Once your vegetables begin to look brownish and soft, add one pound of ground beef to the skillet. Cook with the vegetables until the beef is brown, taking your time. There is no rush, and the longer you allow it to cook, the more flavorful it will be. If you want to make a vegetarian bolognese, you can replace the ground beef with three cups of small diced portabellas and two tablespoons of butter. Either way, the cooking should take about twenty minutes and you should mix the contents of the skillet around semi-frequently.

Once the beef is cooked, you're going to add 8oz. of tomato paste to the skillet and mix well to thoroughly coat all of your meat and vegetables. Again, you're going to allow the contents of the pan to cook for about 20 minutes, mixing occassionally. You want to sort of brown the tomato paste so that it is almost burned but not quite. This really, really intensifies the flavor of the paste.

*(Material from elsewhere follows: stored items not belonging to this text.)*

File: config.mk
export PLATFORM = sky130hd
export DESIGN_NAME = yolov4_layer_seq_flat
export DESIGN_NICKNAME = d
export VERILOG_FILES = /design/src/rtl/yolov4_layer_seq_if.sv /design/src/rtl/yolov4_layer_seq.sv /design/src/flat_wrapper.sv
export SDC_FILE = /design/constraint.sdc
export NUM_CORES = 1
export LEC_CHECK = 0
export ABC_AREA = 1
export CAP_MARGIN = 20
export CORE_ASPECT_RATIO = 0.6
export CORE_UTILIZATION = 61
export DETAILED_ROUTE_END_ITERATION = 10
export PLACE_DENSITY = 0.83
export SLEW_MARGIN = 20
export SYNTH_ARGS = -nofsm -noshare
export SYNTH_HDL_FRONTEND = slang
export SYNTH_SLANG_ARGS = --single-unit
File: constraint.sdc
create_clock -name clk -period 7.3 [get_ports clk]
set_clock_uncertainty 0.05 [all_clocks]
set_input_delay 1.825 -clock clk [delete_from_list [all_inputs] [get_ports clk]]
set_output_delay 1.825 -clock clk [all_outputs]
set_load 0.02 [all_outputs]
File: src/rtl/yolov4_layer_seq_if.sv
// Start/done handshake bundle between the layer sequencer and its four engines
// (weight load, ifmap load, conv, ofmap store).
interface yolov4_layer_seq_if;
    logic wgt_start;
    logic ifm_start;
    logic conv_start;
    logic ofm_start;
    logic wgt_done;
    logic ifm_done;
    logic conv_done;
    logic ofm_done;

    modport master (
        output wgt_start, ifm_start, conv_start, ofm_start,
        input  wgt_done,  ifm_done,  conv_done,  ofm_done
    );

    modport slave (
        input  wgt_start, ifm_start, conv_start, ofm_start,
        output wgt_done,  ifm_done,  conv_done,  ofm_done
    );
endinterface

File: src/rtl/yolov4_layer_seq.sv
// Layer sequencer for the YOLOv4 accelerator: steps each layer through weight load,
// ifmap load, conv and ofmap store, with per-phase watchdog and abort.
module yolov4_layer_seq #(
    parameter int LAYER_W     = 8,
    parameter int STATE_W     = 4,
    parameter int TIMEOUT_CYC = 65535
) (
    input  logic                clk,
    input  logic                rstn,
    input  logic                start,
    input  logic                abort,
    input  logic [LAYER_W-1:0]  num_layers,
    yolov4_layer_seq_if.master  eng,
    output logic [STATE_W-1:0]  state,
    output logic [LAYER_W-1:0]  layer_idx,
    output logic                busy,
    output logic                frame_done,
    output logic                err
);

    localparam int CNT_W = (TIMEOUT_CYC > 1) ? $clog2(TIMEOUT_CYC + 1) : 1;

    typedef enum logic [3:0] {
        IDLE   = 4'd0,
        LOAD_W = 4'd1,
        LOAD_I = 4'd2,
        CONV   = 4'd3,
        STORE  = 4'd4,
        NEXT   = 4'd5,
        DONE   = 4'd6
    } state_e;

    state_e             state_q, state_d;
    logic [LAYER_W-1:0] nl_q, nl_d;
    logic [LAYER_W-1:0] layer_q, layer_d;
    logic [CNT_W-1:0]   cnt_q, cnt_d;
    logic               first_q, first_d;
    logic               err_q, err_d;
    logic               fdone_q, fdone_d;
    logic [3:0]         pulse_q, pulse_d;   // {ofm, conv, ifm, wgt}

    logic in_phase;
    logic done_ok;
    logic timeout;
    logic entering;

    always_ff @(posedge clk or negedge rstn) begin
        if (!rstn) begin
            state_q <= IDLE;
            nl_q    <= '0;
            layer_q <= '0;
            cnt_q   <= '0;
            first_q <= 1'b0;
            err_q   <= 1'b0;
            fdone_q <= 1'b0;
            pulse_q <= '0;
        end else begin
            state_q <= state_d;
            nl_q    <= nl_d;
            layer_q <= layer_d;
            cnt_q   <= cnt_d;
            first_q <= first_d;
            err_q   <= err_d;
            fdone_q <= fdone_d;
            pulse_q <= pulse_d;
        end
    end

    // A done is only honoured from the second cycle of its own phase.
    always_comb begin
        in_phase = state_q inside {LOAD_W, LOAD_I, CONV, STORE};
        done_ok  = 1'b0;
        case (state_q)
            LOAD_W:  done_ok = eng.wgt_done;
            LOAD_I:  done_ok = eng.ifm_done;
            CONV:    done_ok = eng.conv_done;
            STORE:   done_ok = eng.ofm_done;
            default: done_ok = 1'b0;
        endcase
        done_ok = done_ok && !first_q;
        timeout = (TIMEOUT_CYC != 0) && in_phase && !done_ok &&
                  ((32'(cnt_q) + 32'd1) == 32'(TIMEOUT_CYC));
    end

    always_comb begin
        state_d = state_q;
        nl_d    = nl_q;
        layer_d = layer_q;
        err_d   = err_q;

        if (abort) begin
            state_d = IDLE;
            layer_d = '0;
        end else begin
            case (state_q)
                IDLE: begin
                    if (start && (num_layers != '0)) begin
                        state_d = LOAD_W;
                        nl_d    = num_layers;
                        layer_d = '0;
                        err_d   = 1'b0;
                    end
                end
                // Phase codes are consecutive, so the successor is state+1 (STORE -> NEXT).
                LOAD_W, LOAD_I, CONV, STORE: begin
                    if (done_ok) begin
                        state_d = state_e'(state_q + 4'd1);
                    end else if (timeout) begin
                        state_d = IDLE;
                        err_d   = 1'b1;
                    end
                end
                NEXT: begin
                    if (layer_q == (nl_q - LAYER_W'(1))) begin
                        state_d = DONE;
                    end else begin
                        state_d = LOAD_W;
                        layer_d = layer_q + LAYER_W'(1);
                    end
                end
                DONE:    state_d = IDLE;
                default: state_d = IDLE;
            endcase
        end
    end

    // Registered pulses and watchdog clear are keyed off the transition into a phase.
    always_comb begin
        entering = (state_d != state_q) &&
                   (state_d inside {LOAD_W, LOAD_I, CONV, STORE});
        first_d  = entering;
        pulse_d  = {state_d == STORE, state_d == CONV,
                    state_d == LOAD_I, state_d == LOAD_W} & {4{entering}};
        fdone_d  = (state_d == DONE);
        cnt_d    = cnt_q;
        if (entering) begin
            cnt_d = '0;
        end else if (in_phase && (cnt_q != '1)) begin
            cnt_d = cnt_q + CNT_W'(1);
        end
    end

    assign eng.wgt_start  = pulse_q[0];
    assign eng.ifm_start  = pulse_q[1];
    assign eng.conv_start = pulse_q[2];
    assign eng.ofm_start  = pulse_q[3];
    assign state          = STATE_W'(state_q);
    assign layer_idx      = layer_q;
    assign busy           = (state_q != IDLE);
    assign frame_done     = fdone_q;
    assign err            = err_q;

endmodule

File: src/flat_wrapper.sv
// flat-port wrapper written by rule: the top's interface ports become plain ports
module yolov4_layer_seq_flat 
#(
    parameter int LAYER_W     = 8,
    parameter int STATE_W     = 4,
    parameter int TIMEOUT_CYC = 65535
)
  (clk, rstn, start, abort, num_layers, state, layer_idx, busy, frame_done, err, eng_wgt_start, eng_ifm_start, eng_conv_start, eng_ofm_start, eng_wgt_done, eng_ifm_done, eng_conv_done, eng_ofm_done);
  yolov4_layer_seq_if eng_i ();
  input  logic clk;
  input  logic rstn;
  input  logic start;
  input  logic abort;
  input  logic [LAYER_W-1:0] num_layers;
  output logic [STATE_W-1:0] state;
  output logic [LAYER_W-1:0] layer_idx;
  output logic busy;
  output logic frame_done;
  output logic err;
  output wire logic [$bits(eng_i.wgt_start)-1:0] eng_wgt_start;
  output wire logic [$bits(eng_i.ifm_start)-1:0] eng_ifm_start;
  output wire logic [$bits(eng_i.conv_start)-1:0] eng_conv_start;
  output wire logic [$bits(eng_i.ofm_start)-1:0] eng_ofm_start;
  input wire logic [$bits(eng_i.wgt_done)-1:0] eng_wgt_done;
  input wire logic [$bits(eng_i.ifm_done)-1:0] eng_ifm_done;
  input wire logic [$bits(eng_i.conv_done)-1:0] eng_conv_done;
  input wire logic [$bits(eng_i.ofm_done)-1:0] eng_ofm_done;
  assign eng_wgt_start = eng_i.wgt_start;
  assign eng_ifm_start = eng_i.ifm_start;
  assign eng_conv_start = eng_i.conv_start;
  assign eng_ofm_start = eng_i.ofm_start;
  assign eng_i.wgt_done = eng_wgt_done;
  assign eng_i.ifm_done = eng_ifm_done;
  assign eng_i.conv_done = eng_conv_done;
  assign eng_i.ofm_done = eng_ofm_done;
  yolov4_layer_seq #(.LAYER_W(LAYER_W), .STATE_W(STATE_W), .TIMEOUT_CYC(TIMEOUT_CYC)) u_core (.clk(clk), .rstn(rstn), .start(start), .abort(abort), .num_layers(num_layers), .eng(eng_i), .state(state), .layer_idx(layer_idx), .busy(busy), .frame_done(frame_done), .err(err));
endmodule
==> results of run 1 <==
[where the power goes]
part | switching (mW) | internal (mW)
clock | 0.0802 | 0.0743
combinational | 0.240 | 0.130
sequential | 0.0657 | 0.295
[kinds of logic (layout without fill, tap and decap cells)]
family | Yosys count | count (layout) | share of synthesized area [%]
buffers and inverters | 62 | 97 | 8.745
and+or+nand+nor | 219 | 219 | 33.63
DFF | 43 | 43 | 36.33
muxes | 2 | 2 | 0.7604
adders and majority gates | 8 | 8 | 3.380
AOI/OAI and AO/OA | 64 | 64 | 13.01
xor gates and xnor gates | 14 | 14 | 4.140
[flip-flops by register name, summed over array words and instances, names as in the netlist]
name	count
u_core.pulse_q	4
u_core.cnt_q	16
u_core.layer_idx	8
u_core.nl_q	8
u_core.state	4
u_core.frame_done	1
u_core.first_q	1
u_core.err	1
[per-layer routing]
layer  vias to the layer above  share of wire [%]  global-route usage (%)
met1                      1313                 50                   48.58
met5                         -                  0                       0
met2                       121                 41                   43.07
li1                       1402                  -                       -
met3                        10                7.8                   5.601
met4                         0               0.91                   7.366
[synthesized netlist by cell type]
master | instances | share of area, %
sky130_fd_sc_hd__nand2_1 | 95 | 12
sky130_fd_sc_hd__inv_1 | 54 | 6.8
sky130_fd_sc_hd__nor2_1 | 47 | 6.0
sky130_fd_sc_hd__dfrtp_1 | 43 | 36
sky130_fd_sc_hd__nand3_1 | 33 | 5.6
sky130_fd_sc_hd__o21ai_0 | 25 | 4.2
sky130_fd_sc_hd__a21oi_1 | 19 | 3.2
sky130_fd_sc_hd__a21oi_2 | 10 | 3.0
sky130_fd_sc_hd__nand2_2 | 10 | 2.1
sky130_fd_sc_hd__nand4_1 | 9 | 1.9
sky130_fd_sc_hd__ha_1 | 8 | 3.4
sky130_fd_sc_hd__nor2_2 | 8 | 1.7
sky130_fd_sc_hd__xnor2_1 | 7 | 2.1
sky130_fd_sc_hd__xor2_1 | 7 | 2.1
sky130_fd_sc_hd__nor3_1 | 5 | 0.84
sky130_fd_sc_hd__nor2_4 | 4 | 1.5
sky130_fd_sc_hd__clkbuf_1 | 3 | 0.38
sky130_fd_sc_hd__nor4_1 | 3 | 0.63
sky130_fd_sc_hd__buf_6 | 2 | 0.76
sky130_fd_sc_hd__inv_2 | 2 | 0.25
sky130_fd_sc_hd__mux2_2 | 2 | 0.76
sky130_fd_sc_hd__nor3b_1 | 2 | 0.51
sky130_fd_sc_hd__o211ai_1 | 2 | 0.51
sky130_fd_sc_hd__o21bai_1 | 2 | 0.51
sky130_fd_sc_hd__o22ai_1 | 2 | 0.42
sky130_fd_sc_hd__and2_2 | 1 | 0.25
sky130_fd_sc_hd__buf_8 | 1 | 0.51
sky130_fd_sc_hd__nand2_4 | 1 | 0.38
sky130_fd_sc_hd__nand2b_1 | 1 | 0.21
sky130_fd_sc_hd__o211ai_2 | 1 | 0.42
sky130_fd_sc_hd__o21ai_1 | 1 | 0.17
sky130_fd_sc_hd__o21ai_2 | 1 | 0.30
sky130_fd_sc_hd__o22a_1 | 1 | 0.30
[final cells by class]
cell class | instances | area share (%)
Tap cell | 63 | 2.307
Clock inverter | 1 | 0.1465
Multi-Input combinational cell | 307 | 47.60
Sequential cell | 43 | 31.49
Inverter | 56 | 6.152
Timing Repair Buffer | 34 | 9.886
Clock buffer | 6 | 2.417
[worst paths after layout]
check                                      startpoint                            to  slack, ns  cells after the start
min reg2reg                u_core.nl_q[7]$_DFFE_PN0P_    u_core.nl_q[7]$_DFFE_PN0P_       0.48                      1
min in group asynchronous                        rstn  u_core.cnt_q[15]$_DFFE_PN0P_       1.45                      1
max reg2reg                 u_core.state[1]$_DFF_PN0_   u_core.pulse_q[0]$_DFF_PN0_       4.10                     16
min                        u_core.nl_q[7]$_DFFE_PN0P_    u_core.nl_q[7]$_DFFE_PN0P_       0.48                      1
max in group asynchronous                        rstn  u_core.cnt_q[13]$_DFFE_PN0P_       5.36                      1
max                                     num_layers[1]   u_core.pulse_q[0]$_DFF_PN0_       3.20                     17
[through the flow]
stage	setup WS (ns)	hold slack [ns]	cells
3_5_place_dp	2.954	0.4648	503
4_1_cts	3.254	0.4824	510
6_report	3.198	0.4816	510
5_1_grt	3.023	0.5154	510
2_1_floorplan	3.904	0.4495	412
3_3_place_gp	3.005	0.4680	503
==> results by stage, run 1 <==
Run status:
- The run finished with clean final reports.

Final layout:
- The layout has 360 filler cells.
- The final instance area is about 0.0034 mm2.
- Compared with the post-synthesis result, the final layout area differs by 15.38%.
- The flip-flop and latch area is approximately 0.0011 mm2.
- In the final layout, the share of cells above drive strength 1 is a little over a tenth.
- The most frequent standard cell in the layout excluding fill and tap cells is sky130_fd_sc_hd__nand2_1.
- In the final layout, the multi-input gates occupy 0.001627 mm2.
- Cells fill 74.09% of the core in the end.
- 0 antenna diodes ended up in the layout.
- The top cell types in the final layout, fill and taps aside, are sky130_fd_sc_hd__nand2_1 (95), sky130_fd_sc_hd__inv_1 (54), sky130_fd_sc_hd__nor2_1 (47).
- The net count of the finished layout is around 470.

Floorplan:
- The initial standard-cell utilization of the core is 64.22%.
- In this run the core area contains 19 standard-cell rows.
- Pin placement for this block handled 35 I/O pins.
- The die is roughly 56 um tall.
- The die covers 0.005147 mm2.
- The floorplan step defined a core boundary enclosing roughly 0.0046 mm2.
- The horizontal die dimension is around 90 um.

STA:
- Measured against its own limit, the worst slew margin works out to a little over three fifths.
- The number of hold violations in the final report was 0.
- The ratio of final minimum period to clock period is a little under three fifths.
- Setup violations remaining at the end of the flow were counted as 0.
- The number of max-slew violations in the final report came to 0.
- The minimum clock period is roughly 4.1 ns.
- The final sum of negative setup slack is 0 ns.
- Setup repair after global routing left no endpoint under its margin.
- The fmax is around 0.24 GHz.
- For the pin with the worst max-slew slack, the measured transition is about 0.55 ns.

Detailed routing:
- Dividing the detail-routed wire length by the instance count gives between 10 and 15 um.
- The first detailed-routing pass took 5 iterations.
- Across all layers, the routed design uses about 2800 vias.
- The overall routed net length is 7214 um.
- The first routing iteration left 191 violations.
- The detailed-route vias per instance is 5.580.
- The antenna violation net count after detailed routing is 0.
- For this run, design rule violations remaining after detail routing come to 0.

Setup path:
- The highest-delay cell along the critical path is sky130_fd_sc_hd__clkdlybuf4s50_1.
- The delay of the slowest cell on the worst path is roughly 0.42 ns.
- Traced cell by cell, the critical path runs through clkdlybuf4s50_1, nor4_1, nand2_1, nand2_1, inv_1, nor2_1, nand2_1, nand2_1, inv_1, nand2_2, nand2_2, nand2_1, nand2_1, nor2_2, nand2_2, inv_1, nor2_1.
- On the critical path the largest part of the delay comes from simple AND/OR/NAND/NOR gates.
- Together, buffers and inverters on the worst path number 4.
- At the worst endpoint, the arrival time is ~4.2 ns.
- Data on the critical path is required at its endpoint by between 7 and 8 ns.
- The top fanout value on the critical path is 18.
- STA classifies the critical path startpoint as a primary input.
- The cell repeated most along the worst path is sky130_fd_sc_hd__nand2_1.
- The critical path class is primary input to flip-flop.
- The critical path capture point type is a flip-flop.

Yosys:
- The mean area per synthesized cell is roughly 7 um2.
- The count of mapped cells out of synthesis is ~400.
- The synthesized netlist contains 33 unique library cells.
- The synthesized netlist net count is 436.
- After synthesis the netlist holds a flip-flop and latch count of 43.
- The sequential share of the synthesized area is between 30% and 40%.
- The mapped netlist covers 0.002962 mm2.
- During synthesis, Yosys emitted a total of 0 warnings.

Power and ir drop:
- Overall power consumption after layout is estimated at between 0.8 and 0.9 mW.
- VDD sags by at most 0.2170 mV.
- The power per standard cell area is about 260 mW/mm2.
- The static leakage power is 1.589 nW.

Global route:
- The largest net degree at the start of global routing is 44.
- The number of antenna violations at the first check in global routing is 0.
- The first global-routing pass estimated 12290 um of wire.
- Global routing used around 31% of the available tracks across all layers.
- Global routing finished with a remaining overflow of 0.
- The number of global-route vias before repair was 2612.

Placed design:
- The half-perimeter wire length after placement is between 5000 and 6000 um.
- The placed instances occupy a cell area of between 0.003 and 0.004 mm2.
- Routability-driven placement finished with a final weighted congestion of 0.8905.
- The port buffer count is 34.

Clock network:
- The clock network latency to the later pin of the worst-skew pair is 0.30 ns.
- In this run the post-CTS setup repair buffer count came out at 0.
- The total clock buffers created by CTS is 5.
- Clock tree synthesis found a total of 43 sinks.
- Clock-pin slew was measured on the worst setup and hold paths at ~0.080 ns.
- CTS built an H-tree with a depth of 2.
- The CTS tree is done.
- In this run, post-CTS hold repair placed 0 buffers.
- The maximum root-to-sink buffer count is 2.
- CTS placed an instance of sky130_fd_sc_hd__clkbuf_8 at the clock tree root.
- The count of instances resized after the clock tree is built is 0.

Min path:
- The path class of the tightest hold or removal check is flip-flop to flip-flop.

Run:
- The number of maximum-capacitance constraint violations is 0.
(Power assumes the default switching activity.)
==> run 2: changes to the inputs <==
--- a/config.mk
+++ b/config.mk
@@ -8,9 +8,9 @@
 export ABC_AREA = 1
 export CAP_MARGIN = 20
 export CORE_ASPECT_RATIO = 0.6
-export CORE_UTILIZATION = 61
+export CORE_UTILIZATION = 56
 export DETAILED_ROUTE_END_ITERATION = 10
-export PLACE_DENSITY = 0.83
+export PLACE_DENSITY = 0.77
 export SLEW_MARGIN = 20
 export SYNTH_ARGS = -nofsm -noshare
 export SYNTH_HDL_FRONTEND = slang
==> constraint.sdc (replaced) <==
create_clock -name clk -period 3.79 [get_ports clk]
set_clock_uncertainty 0.05 [all_clocks]
set_input_delay 0.9475 -clock clk [delete_from_list [all_inputs] [get_ports clk]]
set_output_delay 0.9475 -clock clk [all_outputs]
set_load 0.02 [all_outputs]
==> run 2 against run 1 <==
Against the previous run: first-iteration DRC count is 3.7% lower; cell count is 0.39% higher; die area grew 8.7%; largest power group unchanged; total power grew 89%; clock power is 77% higher; critical path depth unchanged; design area is 0.33% lower; flip-flop and latch count unchanged; critical endpoint is now u_core.first_q$_DFF_PN0_; hold slack gained 0.0042 ns; combinational power increased by 91%.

After your tomato paste is starting to look brownish, you are going to add some red wine. You can really use any red wine, but a dryer wine will probably give more flavor. Red wine is like the heart and soul of a bolognese; there are many variations of bolognese, but all of them call for red wine. Red wine is where the distinctive flavor of the finished product really comes from. Now, you know I'm not a real big fan of measuring so what I typically do is add enough red wine to give me the consistency of a thick liquid once it's incorporated well. This should be at least two cups but really, just pour the wine into the pan and mix as you go, stopping whenever you think you've added enough. The wine will bubble up when it comes into contact with the hot skillet, so be careful. As you mix it in, run your spatula along the bottom of the pan to remove the scrapings from the cooking you've already done. The mixture should bubble as it cooks, again being stirred occassionally. During this stage of the cooking, you're going to be reducing the wine. You should see that the liquid becomes thicker as it cooks more. You're going to continue cooking it until it is almost the consistency of a paste again. The depth of flavor from combining the reduced red wine with the almost burned tomato paste is really out of this world.

After the wine has reduced, transfer the entire contents of the pan into a stock pot. Add another cup of red wine, and three cups of water. At this time, you will need to season with salt and pepper again, and you will also want to add in some thyme. Mix well and continue cooking at medium heat until the sauce is bubbling. Allow the sauce to boil for about ten minutes, stirring occassionally. After ten minutes, reduce the heat to low. You're going to simmer the sauce for about three hours, adding more water one cup at a time as you deem necessary. The sauce will reduce slowly as it cooks, which is why you'll need to add more water here and there. This slow cooking process really brings out the flavors of all of your ingredients. After about three hours, your sauce is finished! On the night that I cooked the bolognese, I just served it over some pasta with a crusty piece of italian bread.